This is an optimization exercise on Yosys and OpenROAD, whose aim is small area, a short achievable clock period and few clock cycles per item, not a production implementation. At most, simulation tests tie the RTL to the original design; equivalence was not proved. The RTL of run 1 was laid out without a check of its function. Power and IR drop assume default switching activity.

$ cat flow/run.sh
#!/bin/bash
set -euo pipefail
MARGIN=${MARGIN:-7.5}
bash standard.sh SETUP_SLACK_MARGIN=$MARGIN finish > standard_flow.log 2>&1
$ cat standard.sh
#!/bin/bash
# synth_recipe.tcl (not shown) runs the flow's synth.tcl, then flattens the netlist and writes it again
# the make line also repeats each setting of config.mk as NAME=value (left out here)
make -C /OpenROAD-flow-scripts/flow DESIGN_CONFIG=/design/flow/config.mk WORK_HOME=/design/flow/orfs CLKGATE_MAP_FILE= SYNTH_SCRIPT=/design/flow/synth_recipe.tcl "${@:-finish}"
$ cat config.mk
export PLATFORM = sky130hd
export DESIGN_NAME = cnn_layer_par
export DESIGN_NICKNAME = cnn_layer_par
export VERILOG_FILES = /design/flow/design.v
export SDC_FILE = /design/flow/constraint.sdc
export NUM_CORES = 4
export LEC_CHECK = 0
export CAP_MARGIN = 20
export CORE_MARGIN = 2
export CORE_UTILIZATION = 55
export CTS_CLUSTER_DIAMETER = 60
export CTS_CLUSTER_SIZE = 30
export SLEW_MARGIN = 20
$ cat constraint.sdc
create_clock -name core_clock -period 11.0 [get_ports {clk}]
set_input_delay 2.2000 -clock core_clock [delete_from_list [all_inputs] [get_ports {clk}]]
set_output_delay 2.2000 -clock core_clock [all_outputs]
set_load 0.01 [all_outputs]
From an optimization exercise on the open Yosys and OpenROAD flow, aimed at small area, a short achievable clock period and few clock cycles per item; shortcuts taken in it are not production practice. No functional check of the RTL was part of any run shown here.

==> flow/design.v (outline; a module is shown in full before it is edited, if it fits) <==
// module lineConfig: 38 lines
// module chromaPart: 6 lines
// module chromaInterp: 9 lines
// module times21: 6 lines
// module greenChroma: 6 lines
// module pixelSplit: 12 lines
// module pixelClip: 13 lines
// module lumaSum: 46 lines
// module cscSumR: 123 lines
// module cscSumG: 139 lines
// module cscSumB: 96 lines
// module firPart: 214 lines
// module firSum: 42 lines
// module yuvToRgbTop: 202 lines
module yuvToRgbTop (
  input  wire                       Clock_50_I,
  input  wire                       Resetn,
  input  wire [31:0]                inPair,
  input  wire                       inValid,
  input  wire                       rgbReady,
  input  wire                       cfgWrite,
  input  wire [8:0]                 cfgData,
  output logic                      inReady,
  output logic [48:0]               rgbPair,
  output logic                      rgbValid,
  output logic [8:0]                lineLength,
  output logic                      cfgError
);
  // ...
==> flow/flow/run.sh <==
#!/bin/bash
set -euo pipefail
bash ./standard.sh SETUP_SLACK_MARGIN=7.0 MATCH_CELL_FOOTPRINT=0 finish > standard_flow.log 2>&1
==> flow/standard.sh <==
#!/bin/bash
# synth_recipe.tcl (not shown) runs the flow's synth.tcl, then flattens the netlist and writes it again
# the make line also repeats each setting of config.mk as NAME=value (left out here)
make -C /OpenROAD-flow-scripts/flow DESIGN_CONFIG=/design/flow/config.mk WORK_HOME=/design/flow/orfs CLKGATE_MAP_FILE= SYNTH_SCRIPT=/design/flow/synth_recipe.tcl "${@:-finish}"
==> flow/config.mk <==
export PLATFORM = sky130hd
export DESIGN_NAME = yuvToRgbTop
export DESIGN_NICKNAME = yuvToRgbTop
export VERILOG_FILES = /design/flow/design.v
export SDC_FILE = /design/flow/constraint.sdc
export NUM_CORES = 4
export LEC_CHECK = 0
export CAP_MARGIN = 20
export CORE_MARGIN = 2
export CORE_UTILIZATION = 60
export SETUP_SLACK_MARGIN = 5
export SLEW_MARGIN = 20
==> flow/constraint.sdc <==
create_clock -name core_clock -period 11.0 [get_ports {Clock_50_I}]
set_input_delay 2.2000 -clock core_clock [delete_from_list [all_inputs] [get_ports {Clock_50_I}]]
set_output_delay 2.2000 -clock core_clock [all_outputs]
set_load 0.01 [all_outputs]
==> results_dict.tcl, run 1 <==
set metrics [dict create \
    status "finished clean" \
    top_layer "met4" \
    rr_worst_depth 19 \
    crit_type "flop to flop" \
    crit_arrival_ns 4.84 \
    seq_cell_count 536 \
    clock_skew_ns 0.0479 \
    postRouteAntennaNets 0 \
    coreArea_um2 65500 \
    synth_seq_cells 536 \
    die_w_um 261 \
    max_stage_delay_ns 0.61 \
    ys_seq_area_share_pct 39.1 \
    drtIter0Drc 1294 \
    finalHoldWorstSlack_ns 0.414 \
    clock_buffers 73 \
    r2r_end "p1WO[8]$_DFFE_PP_" \
    clock_tree_area_fraction_pct 4.42 \
    post-place-ws_ns 5.42 \
    final_util_pct 69.9 \
    tap_cells 864 \
    layout_setup_ws_ns 6.54 \
    n_fill_cell 4691 \
    syn-mean-instance-area_um2 12.3 \
    vias_per_cell 5.27 \
    postSynth.asyncResetShare_pct 5.22 \
    areaGrowthSynthToFinish_pct 15.9 \
    cpLargestDelayFamily "compound AO/OA/AOI/OAI gates" \
    slowest_stage "fa_1" \
    dr.pass1.iters 5 \
    die_height_um 261 \
    largest_registers "rgbPair: 49 flops, skid: 49 flops" \
    drive_above_1_share_pct 13.4 \
    yosysMostFrequentCell "inv_1" \
    synth_top_family_by_area "adder cells" \
    cts_sinks 536 \
    clk_pin_slew_ns 0.06 \
]
==> run 2: changes to the inputs <==
==> flow/flow/run.sh (replaced) <==
#!/bin/bash
set -euo pipefail
bash ./standard.sh SETUP_SLACK_MARGIN=7.3 MATCH_CELL_FOOTPRINT=0 finish > standard_flow.log 2>&1
==> run 2 against run 1 <==
Compared with the run above: flip-flop and latch count unchanged; synthesized cell count unchanged; via count up 2.9%; first-iteration DRC count up 3.4%; die area unchanged.
==> results_dict.tcl, run 2 <==
set metrics [dict create \
    clock_skew_ns 0.0253 \
    die_height_um 261 \
    setup_viol 0 \
    ys_seq_area_share_pct 39.1 \
    synth_top_area_share_pct 34.9 \
    status "finished clean" \
    clk_latency_ns 0.64 \
    dieArea_um2 67900 \
    postSynth.asyncResetShare_pct 5.22 \
    synthXorXnorAreaFrac_pct 4.57 \
    crit_type "flop to flop" \
    holdBufCountCts 0 \
    die_w_um 261 \
    start_util_pct 60.3 \
    syn_nets 4114 \
    fp-row-count 94 \
    yosys.area_share.simple_pct 3.71 \
    crit_arrival_ns 4.95 \
    synth_cells 3207 \
    synth_commonest_cells "793 x inv_1, 480 x fa_1, 459 x edfxtp_1, 381 x ha_1, 155 x xnor2_1" \
    rr_worst_depth 21 \
    ios 107 \
    grt_max_degree 69 \
    finalHoldViolations 0 \
    drive_above_1_share_pct 19.2 \
    yosysTopAreaCell "edfxtp_1" \
    synth-main-ff-cell "edfxtp_1" \
    rsz0062_at_grt "true" \
    hpwl_um 65800 \
    dr.pass1.iters 5 \
    gp_congestion 0.934 \
    cts.htree.levels 2 \
    root_buffer "clkbuf_16" \
    max_stage_delay_ns 0.59 \
    synthAdderAreaFrac_pct 36.4 \
    synth_seq_cells 536 \
    netlist_top_cells_area "edfxtp_1 35%, fa_1 24%, ha_1 12%" \
    grt_pass1_vias 25200 \
    coreArea_um2 65500 \
    drtIter0Drc 1338 \
    slowest_stage "fa_1" \
    tightest_slew_ns 0.794 \
    largest_registers "rgbPair: 49 flops, skid: 49 flops" \
    synthMuxAreaShare_pct 0.611 \
    finalCritPeriodShare_pct 40.6 \
    cts_sinks 536 \
    synth_edf_count 459 \
    synth_area_um2 39500 \
    yosysWarnings 10 \
    yosysUniqueCellTypes 71 \
    worst_setup_path_end_kind "flop" \
    n_fill_cell 4508 \
    cts_tree "built" \
    cpLargestDelayFamily "compound AO/OA/AOI/OAI gates" \
    grt_remaining_overflow 0 \
    route.vias.total 24100 \
    cts_max_path_buffers 3 \
    finalHoldWorstSlack_ns 0.413 \
    worstSetupPathDepth 21 \
    synth_compound_area_share_pct 7.78 \
    syn-mean-instance-area_um2 12.3 \
    ff_latch_area_um2 15500 \
    nets 4538 \
    final_common_cell "inv_1" \
    max_freq_mhz 224 \
    drc_errors 0 \
    grt_pass1_wl_um 135000 \
    antenna_found_initial 2 \
    routed_wl_um 86400 \
    gr-usage-all-layers_pct 25.9 \
    yosysMostFrequentCell "inv_1" \
    crit_required_ns 11.48 \
    path_cells "fa_1, ha_4, a21oi_4, o22ai_2, a2111oi_4, o21bai_2, o22a_2, a21oi_4, o2111ai_4, xnor2_4, o21ai_2, ha_2, inv_2, fa_2, inv_2, a21oi_2, o21ai_2, a21oi_2, o21bai_1, a21oi_1, nor2_1" \
    areaGrowthSynthToFinish_pct 19.6 \
    max_slew_margin_pct 46.6 \
    synth_top_family_by_area "adder cells" \
    min_path_type "flop to flop" \
    fin_crit_ns 4.47 \
    vias_per_cell 5.29 \
    crit_path_max_fanout 5 \
    postRouteAntennaNets 0 \
    cp_num_buf_inv 2 \
    port_buffers 106 \
    hold_path_depth 0 \
    slew_violations 0 \
    clk_pin_slew_ns 0.07 \
    multi_input_area_um2 22100 \
    critPathLaunchType "flop" \
    layout_common_cells "701 x inv_1, 459 x edfxtp_1, 439 x fa_1" \
    wl_per_cell_um 19.0 \
    fin_setup_tns_ns 0 \
    max_cap_violations 0 \
    numCtsBuffers 58 \
]
run 2: worst paths after layout:
path	from	to	slack (ns)
max reg2reg	uPa[6]$_DFFE_PP_	p1WO[9]$_DFFE_PP_	6.53
max in group asynchronous	Resetn	en$_DFF_PN0_	8.73
min reg2reg	yO[3][7]$_DFFE_PP_	yO[2][7]$_DFFE_PP_	0.41
min	yO[3][7]$_DFFE_PP_	yO[2][7]$_DFFE_PP_	0.41
max	uPa[6]$_DFFE_PP_	p1WO[9]$_DFFE_PP_	6.53
min in group asynchronous	Resetn	pairCnt[7]$_DFFE_PN0P_	1.95
run 2: worst register-to-register path, delay by kind of cell, from the launching register on:
family                   cells  cell delay, ns
buffers and inverters        2            0.11
AO/OA/AOI/OAI               13            2.10
adder cells (fa/ha/maj)      4            1.38
flip-flops                   1            0.41
XOR/XNOR                     1            0.20
AND/OR/NAND/NOR              1            0.11
run 2: repair_timing:
action | CTS | global route
endpoints found under the hold margin | 0 | 0
buffers inserted | 177 | 90
gates resized for setup | 328 | 135
gates cloned | 2 | 1
pin swaps | 153 | 152
setup endpoints to repair | 327 | 208
run 2: cell type report:
type / count / area share, %
clock inverter: 36 / 0.813
clock buffer: 74 / 3.33
timing repair buffer: 384 / 7.63
multi-input combinational: 1857 / 46.7
sequential: 536 / 32.8
antenna: 1 / 0.00529
inverter: 794 / 6.46
tap: 864 / 2.29
run 2: metrics by stage:
stage / util, % / setup slack, ns / cell area, µm² / cells
2_1_floorplan: - / 6.22 / 39800 / 3207
3_3_place_gp: 64.0 / 5.51 / 41900 / 4165
3_5_place_dp: 64.0 / 5.43 / 41900 / 4165
4_1_cts: 70.2 / 6.56 / 46000 / 4454
5_1_grt: 72.2 / 6.31 / 47300 / 4546
6_report: 72.2 / 6.53 / 47300 / 4546
run 2: cell families (layout without fill, tap and decap cells):
| family | count (synthesis) | after routing |
|---|---|---|
| xor gates and xnor gates | 204 | 204 |
| adders and majority gates | 861 | 861 |
| DFF | 536 | 536 |
| other | 0 | 1 |
| and+or+nand+nor | 287 | 289 |
| muxes | 19 | 19 |
| AOI/OAI and AO/OA | 484 | 484 |
| buffers and inverters | 816 | 1288 |
run 2: layer usage:
layer,part of all wire [%],vias to the layer above,GRT usage [%]
met5,0,-,0
met4,3.1,0,8.60
met3,5.0,156,4.20
met2,49,550,42.9
met1,43,12000,35.4
li1,-,11300,-

re-timing with driven ports:
The flow's constraints put no driver on any port. The routed layouts listed below were extracted and timed again, unchanged, in two steps. Step 1: set_driving_cell puts a clkbuf_16 on Clock_50_I and a buf_2 on each other input, an assumption about the parent block. Step 2, shift: input delay + t, output delay - t, t = (earliest + latest rising clock arrival at the registers) / 2. This alone moves slack from input paths to output paths. Slacks: no drivers / after step 1 / after step 2; pairs: no drivers / after step 1.
| run | shift t [ns] | slack for setup (ns) | slew at the worst register clock pin (ns) | worst slew at a driven data input, ns | pins driven straight from the clock port |
|---|---|---|---|---|---|
| run 1 | 0.689 | 6.544 / 6.544 / 6.264 | 0.07 / 0.07 | 0.06 | 1 |
| run 2 | 0.695 | 6.531 / 6.531 / 6.230 | 0.07 / 0.07 | 0.08 | 1 |
After both steps every run listed still meets setup and hold. For run 2, which loses most, drivers alone change the setup slack by 0.000 ns; drivers and shift together by -0.301 ns.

——————

● WHAT IS NEEDED: Starting at the line that contains "gates resized for setup | 328 | 135" and stopping after the line that contains "timing repair buffer: 384 / 7.63", write out every line exactly as it appears above, and no other line.

● ANSWER BELOW:
gates resized for setup | 328 | 135
gates cloned | 2 | 1
pin swaps | 153 | 152
setup endpoints to repair | 327 | 208
run 2: cell type report:
type / count / area share, %
clock inverter: 36 / 0.813
clock buffer: 74 / 3.33
timing repair buffer: 384 / 7.63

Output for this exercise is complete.